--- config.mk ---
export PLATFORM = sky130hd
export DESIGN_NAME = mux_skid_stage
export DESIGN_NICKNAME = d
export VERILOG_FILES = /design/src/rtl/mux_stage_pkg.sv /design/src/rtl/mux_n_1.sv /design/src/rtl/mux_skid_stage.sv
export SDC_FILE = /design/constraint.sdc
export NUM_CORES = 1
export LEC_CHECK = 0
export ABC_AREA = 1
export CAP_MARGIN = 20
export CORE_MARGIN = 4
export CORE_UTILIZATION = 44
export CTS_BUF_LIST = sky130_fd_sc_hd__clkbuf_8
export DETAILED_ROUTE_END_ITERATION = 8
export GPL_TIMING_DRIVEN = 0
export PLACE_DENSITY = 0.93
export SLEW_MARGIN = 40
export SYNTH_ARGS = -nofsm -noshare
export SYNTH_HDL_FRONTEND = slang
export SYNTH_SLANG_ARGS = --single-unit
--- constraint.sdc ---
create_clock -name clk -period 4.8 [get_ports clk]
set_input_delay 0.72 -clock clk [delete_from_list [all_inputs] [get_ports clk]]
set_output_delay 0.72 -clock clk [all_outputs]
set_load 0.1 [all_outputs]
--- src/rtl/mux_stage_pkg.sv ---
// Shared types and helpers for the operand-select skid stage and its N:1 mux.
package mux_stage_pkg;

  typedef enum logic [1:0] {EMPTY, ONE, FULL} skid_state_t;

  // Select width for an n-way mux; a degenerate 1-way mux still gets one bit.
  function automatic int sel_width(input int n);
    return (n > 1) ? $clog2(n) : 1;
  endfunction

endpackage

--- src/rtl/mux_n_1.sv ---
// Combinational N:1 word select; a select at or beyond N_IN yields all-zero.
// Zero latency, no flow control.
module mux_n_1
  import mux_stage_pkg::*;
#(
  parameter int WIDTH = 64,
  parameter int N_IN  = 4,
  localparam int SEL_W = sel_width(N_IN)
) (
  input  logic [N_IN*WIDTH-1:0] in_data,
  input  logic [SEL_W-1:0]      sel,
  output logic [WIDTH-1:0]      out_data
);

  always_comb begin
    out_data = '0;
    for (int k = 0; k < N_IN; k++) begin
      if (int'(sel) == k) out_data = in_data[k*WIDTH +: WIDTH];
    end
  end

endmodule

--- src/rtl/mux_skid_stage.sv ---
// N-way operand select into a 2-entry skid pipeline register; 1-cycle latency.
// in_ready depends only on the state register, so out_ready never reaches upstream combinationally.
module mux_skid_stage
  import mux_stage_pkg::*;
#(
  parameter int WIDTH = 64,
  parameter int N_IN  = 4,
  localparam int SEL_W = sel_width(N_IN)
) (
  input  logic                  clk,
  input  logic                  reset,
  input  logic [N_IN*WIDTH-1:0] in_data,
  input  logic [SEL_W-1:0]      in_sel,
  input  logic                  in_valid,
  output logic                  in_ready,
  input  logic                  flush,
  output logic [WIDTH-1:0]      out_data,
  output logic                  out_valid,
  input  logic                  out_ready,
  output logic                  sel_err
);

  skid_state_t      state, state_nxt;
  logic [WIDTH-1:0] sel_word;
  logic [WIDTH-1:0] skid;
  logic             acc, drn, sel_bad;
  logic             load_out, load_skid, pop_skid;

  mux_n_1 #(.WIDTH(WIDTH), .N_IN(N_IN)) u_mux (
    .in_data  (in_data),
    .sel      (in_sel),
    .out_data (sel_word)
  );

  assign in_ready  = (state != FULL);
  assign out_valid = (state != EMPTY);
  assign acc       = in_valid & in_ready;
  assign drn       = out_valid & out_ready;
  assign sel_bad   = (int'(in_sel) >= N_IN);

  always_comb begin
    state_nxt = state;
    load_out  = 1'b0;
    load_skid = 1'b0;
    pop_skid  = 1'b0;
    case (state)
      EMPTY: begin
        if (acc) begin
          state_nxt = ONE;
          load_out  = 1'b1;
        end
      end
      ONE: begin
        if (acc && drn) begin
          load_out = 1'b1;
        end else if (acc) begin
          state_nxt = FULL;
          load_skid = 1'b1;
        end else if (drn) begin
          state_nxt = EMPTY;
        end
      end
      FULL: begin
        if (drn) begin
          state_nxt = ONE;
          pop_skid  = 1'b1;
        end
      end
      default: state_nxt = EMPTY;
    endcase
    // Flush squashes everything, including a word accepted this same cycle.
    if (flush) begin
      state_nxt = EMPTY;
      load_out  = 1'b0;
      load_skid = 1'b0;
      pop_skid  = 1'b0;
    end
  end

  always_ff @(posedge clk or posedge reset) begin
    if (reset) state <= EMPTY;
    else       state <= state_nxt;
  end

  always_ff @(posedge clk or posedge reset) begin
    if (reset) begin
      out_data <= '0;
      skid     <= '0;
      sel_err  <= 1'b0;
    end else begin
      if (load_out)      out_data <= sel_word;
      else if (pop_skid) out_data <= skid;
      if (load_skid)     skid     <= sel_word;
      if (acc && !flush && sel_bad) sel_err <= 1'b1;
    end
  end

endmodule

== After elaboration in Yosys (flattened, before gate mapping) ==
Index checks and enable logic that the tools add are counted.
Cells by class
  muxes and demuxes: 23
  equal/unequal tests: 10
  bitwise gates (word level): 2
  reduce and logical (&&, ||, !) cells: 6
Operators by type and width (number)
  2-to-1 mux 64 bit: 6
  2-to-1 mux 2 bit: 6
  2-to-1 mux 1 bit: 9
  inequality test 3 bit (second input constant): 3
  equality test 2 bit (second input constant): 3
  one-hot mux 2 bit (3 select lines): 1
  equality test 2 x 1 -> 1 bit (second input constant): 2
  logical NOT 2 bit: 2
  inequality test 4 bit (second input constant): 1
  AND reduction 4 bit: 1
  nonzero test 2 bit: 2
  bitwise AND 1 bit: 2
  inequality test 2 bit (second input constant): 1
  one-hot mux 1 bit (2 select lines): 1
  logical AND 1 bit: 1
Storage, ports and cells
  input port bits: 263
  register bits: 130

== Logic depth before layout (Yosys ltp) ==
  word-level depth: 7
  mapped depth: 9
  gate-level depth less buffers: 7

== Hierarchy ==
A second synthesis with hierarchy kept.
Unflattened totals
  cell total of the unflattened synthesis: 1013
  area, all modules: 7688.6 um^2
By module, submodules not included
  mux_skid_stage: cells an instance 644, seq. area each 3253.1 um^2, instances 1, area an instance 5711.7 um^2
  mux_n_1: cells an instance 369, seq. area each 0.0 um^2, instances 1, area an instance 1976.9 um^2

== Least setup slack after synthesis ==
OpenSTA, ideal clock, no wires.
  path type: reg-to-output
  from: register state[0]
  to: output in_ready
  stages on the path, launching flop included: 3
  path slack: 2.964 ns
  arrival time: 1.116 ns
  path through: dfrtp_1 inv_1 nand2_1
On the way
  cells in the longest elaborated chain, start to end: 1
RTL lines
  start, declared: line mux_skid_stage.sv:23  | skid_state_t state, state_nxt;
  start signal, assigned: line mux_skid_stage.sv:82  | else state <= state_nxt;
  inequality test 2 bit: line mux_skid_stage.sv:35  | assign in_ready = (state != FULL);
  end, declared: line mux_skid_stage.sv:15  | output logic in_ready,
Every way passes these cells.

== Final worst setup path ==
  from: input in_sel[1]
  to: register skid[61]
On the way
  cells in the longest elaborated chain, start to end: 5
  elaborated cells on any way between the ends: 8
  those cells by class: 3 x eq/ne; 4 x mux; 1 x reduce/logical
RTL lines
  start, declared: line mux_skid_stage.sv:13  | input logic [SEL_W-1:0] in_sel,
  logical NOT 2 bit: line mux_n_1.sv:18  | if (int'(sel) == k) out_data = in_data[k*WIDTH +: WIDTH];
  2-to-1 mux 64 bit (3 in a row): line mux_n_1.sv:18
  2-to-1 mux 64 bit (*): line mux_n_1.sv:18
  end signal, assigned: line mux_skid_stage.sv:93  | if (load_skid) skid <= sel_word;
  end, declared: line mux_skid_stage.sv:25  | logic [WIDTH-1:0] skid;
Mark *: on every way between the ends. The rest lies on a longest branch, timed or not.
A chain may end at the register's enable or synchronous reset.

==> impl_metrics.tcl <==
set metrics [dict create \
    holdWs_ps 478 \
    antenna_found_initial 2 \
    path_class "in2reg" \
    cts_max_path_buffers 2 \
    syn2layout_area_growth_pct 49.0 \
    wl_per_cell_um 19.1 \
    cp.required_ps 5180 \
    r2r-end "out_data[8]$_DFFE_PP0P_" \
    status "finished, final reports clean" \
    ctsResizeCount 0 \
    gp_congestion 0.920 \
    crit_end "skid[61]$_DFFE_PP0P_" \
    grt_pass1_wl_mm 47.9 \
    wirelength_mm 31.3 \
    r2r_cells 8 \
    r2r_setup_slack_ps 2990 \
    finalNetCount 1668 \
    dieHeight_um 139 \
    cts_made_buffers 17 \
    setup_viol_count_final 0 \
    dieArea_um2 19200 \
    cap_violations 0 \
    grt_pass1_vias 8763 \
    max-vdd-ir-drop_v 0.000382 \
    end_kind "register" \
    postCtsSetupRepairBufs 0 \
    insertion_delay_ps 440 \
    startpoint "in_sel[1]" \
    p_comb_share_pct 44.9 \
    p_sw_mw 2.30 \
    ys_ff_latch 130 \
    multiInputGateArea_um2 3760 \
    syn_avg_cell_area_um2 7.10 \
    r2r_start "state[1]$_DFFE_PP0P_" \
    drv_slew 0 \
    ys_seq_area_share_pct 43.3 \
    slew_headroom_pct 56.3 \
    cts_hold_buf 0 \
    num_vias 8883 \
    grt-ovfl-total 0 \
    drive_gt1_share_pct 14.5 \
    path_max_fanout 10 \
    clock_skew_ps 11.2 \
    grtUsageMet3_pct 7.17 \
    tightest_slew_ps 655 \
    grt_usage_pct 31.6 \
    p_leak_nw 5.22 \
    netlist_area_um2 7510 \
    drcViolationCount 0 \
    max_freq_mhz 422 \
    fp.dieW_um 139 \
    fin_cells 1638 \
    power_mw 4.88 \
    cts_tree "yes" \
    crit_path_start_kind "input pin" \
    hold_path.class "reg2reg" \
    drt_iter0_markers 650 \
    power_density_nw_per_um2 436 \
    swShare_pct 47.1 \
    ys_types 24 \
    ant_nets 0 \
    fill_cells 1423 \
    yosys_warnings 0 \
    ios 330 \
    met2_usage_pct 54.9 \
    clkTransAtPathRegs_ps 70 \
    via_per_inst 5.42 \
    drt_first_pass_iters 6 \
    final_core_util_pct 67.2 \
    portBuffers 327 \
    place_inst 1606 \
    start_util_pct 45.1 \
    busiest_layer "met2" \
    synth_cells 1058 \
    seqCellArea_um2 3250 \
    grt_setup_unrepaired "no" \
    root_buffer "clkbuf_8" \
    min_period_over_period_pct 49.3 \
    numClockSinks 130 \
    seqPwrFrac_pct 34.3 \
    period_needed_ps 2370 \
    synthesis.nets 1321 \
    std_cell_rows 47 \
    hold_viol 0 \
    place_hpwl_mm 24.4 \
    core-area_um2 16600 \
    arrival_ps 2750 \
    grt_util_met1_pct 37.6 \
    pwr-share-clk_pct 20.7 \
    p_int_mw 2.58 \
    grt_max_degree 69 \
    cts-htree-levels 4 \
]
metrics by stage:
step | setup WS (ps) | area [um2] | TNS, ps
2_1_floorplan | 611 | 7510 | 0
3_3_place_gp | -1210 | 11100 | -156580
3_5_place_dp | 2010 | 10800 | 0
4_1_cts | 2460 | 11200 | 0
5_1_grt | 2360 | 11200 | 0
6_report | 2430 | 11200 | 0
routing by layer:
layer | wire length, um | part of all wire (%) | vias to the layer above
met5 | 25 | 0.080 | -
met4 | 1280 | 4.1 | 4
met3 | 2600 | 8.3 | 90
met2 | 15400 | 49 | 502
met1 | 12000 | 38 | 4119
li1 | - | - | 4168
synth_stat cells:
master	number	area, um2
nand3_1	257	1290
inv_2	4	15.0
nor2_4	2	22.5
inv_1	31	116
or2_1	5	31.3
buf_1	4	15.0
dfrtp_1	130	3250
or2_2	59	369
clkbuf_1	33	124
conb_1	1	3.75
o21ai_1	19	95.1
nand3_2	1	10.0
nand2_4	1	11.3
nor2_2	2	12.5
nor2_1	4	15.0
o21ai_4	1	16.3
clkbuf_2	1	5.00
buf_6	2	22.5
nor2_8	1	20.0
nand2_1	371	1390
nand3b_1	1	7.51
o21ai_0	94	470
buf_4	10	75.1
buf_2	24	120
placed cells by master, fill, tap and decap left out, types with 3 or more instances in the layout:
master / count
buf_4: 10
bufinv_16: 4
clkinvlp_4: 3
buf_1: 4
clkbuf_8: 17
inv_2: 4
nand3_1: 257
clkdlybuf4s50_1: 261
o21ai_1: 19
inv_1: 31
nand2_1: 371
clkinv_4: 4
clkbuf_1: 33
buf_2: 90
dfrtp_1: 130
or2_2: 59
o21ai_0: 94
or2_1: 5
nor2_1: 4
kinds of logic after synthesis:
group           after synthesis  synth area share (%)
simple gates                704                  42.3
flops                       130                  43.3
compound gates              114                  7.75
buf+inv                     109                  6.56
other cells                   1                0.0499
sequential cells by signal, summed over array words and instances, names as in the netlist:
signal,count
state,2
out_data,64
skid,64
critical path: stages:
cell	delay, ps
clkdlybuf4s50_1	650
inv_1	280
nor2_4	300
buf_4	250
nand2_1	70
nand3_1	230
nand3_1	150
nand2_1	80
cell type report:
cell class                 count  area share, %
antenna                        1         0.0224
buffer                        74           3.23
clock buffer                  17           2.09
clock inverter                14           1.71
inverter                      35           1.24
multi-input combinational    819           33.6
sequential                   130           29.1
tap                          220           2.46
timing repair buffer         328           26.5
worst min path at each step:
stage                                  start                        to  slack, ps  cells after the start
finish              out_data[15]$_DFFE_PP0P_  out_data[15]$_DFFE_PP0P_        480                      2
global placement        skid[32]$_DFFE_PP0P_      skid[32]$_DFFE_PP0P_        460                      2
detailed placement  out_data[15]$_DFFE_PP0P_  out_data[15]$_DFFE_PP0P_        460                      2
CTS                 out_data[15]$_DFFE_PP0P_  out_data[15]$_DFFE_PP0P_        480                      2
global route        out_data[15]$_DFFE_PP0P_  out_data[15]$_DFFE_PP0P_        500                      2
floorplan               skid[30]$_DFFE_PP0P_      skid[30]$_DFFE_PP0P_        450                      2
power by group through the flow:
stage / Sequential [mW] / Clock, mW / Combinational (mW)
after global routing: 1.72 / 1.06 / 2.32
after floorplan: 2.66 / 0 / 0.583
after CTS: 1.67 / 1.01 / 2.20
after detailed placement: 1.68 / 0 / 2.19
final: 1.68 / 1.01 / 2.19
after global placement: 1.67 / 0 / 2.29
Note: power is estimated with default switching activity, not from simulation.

::::::

TASK DETAILS - Reproduce the listing word for word from its first line up to and including the line with "export SYNTH_ARGS = -nofsm -noshare". Give no other lines.

RESPONSE TO THIS EXERCISE -
--- config.mk ---
export PLATFORM = sky130hd
export DESIGN_NAME = mux_skid_stage
export DESIGN_NICKNAME = d
export VERILOG_FILES = /design/src/rtl/mux_stage_pkg.sv /design/src/rtl/mux_n_1.sv /design/src/rtl/mux_skid_stage.sv
export SDC_FILE = /design/constraint.sdc
export NUM_CORES = 1
export LEC_CHECK = 0
export ABC_AREA = 1
export CAP_MARGIN = 20
export CORE_MARGIN = 4
export CORE_UTILIZATION = 44
export CTS_BUF_LIST = sky130_fd_sc_hd__clkbuf_8
export DETAILED_ROUTE_END_ITERATION = 8
export GPL_TIMING_DRIVEN = 0
export PLACE_DENSITY = 0.93
export SLEW_MARGIN = 40
export SYNTH_ARGS = -nofsm -noshare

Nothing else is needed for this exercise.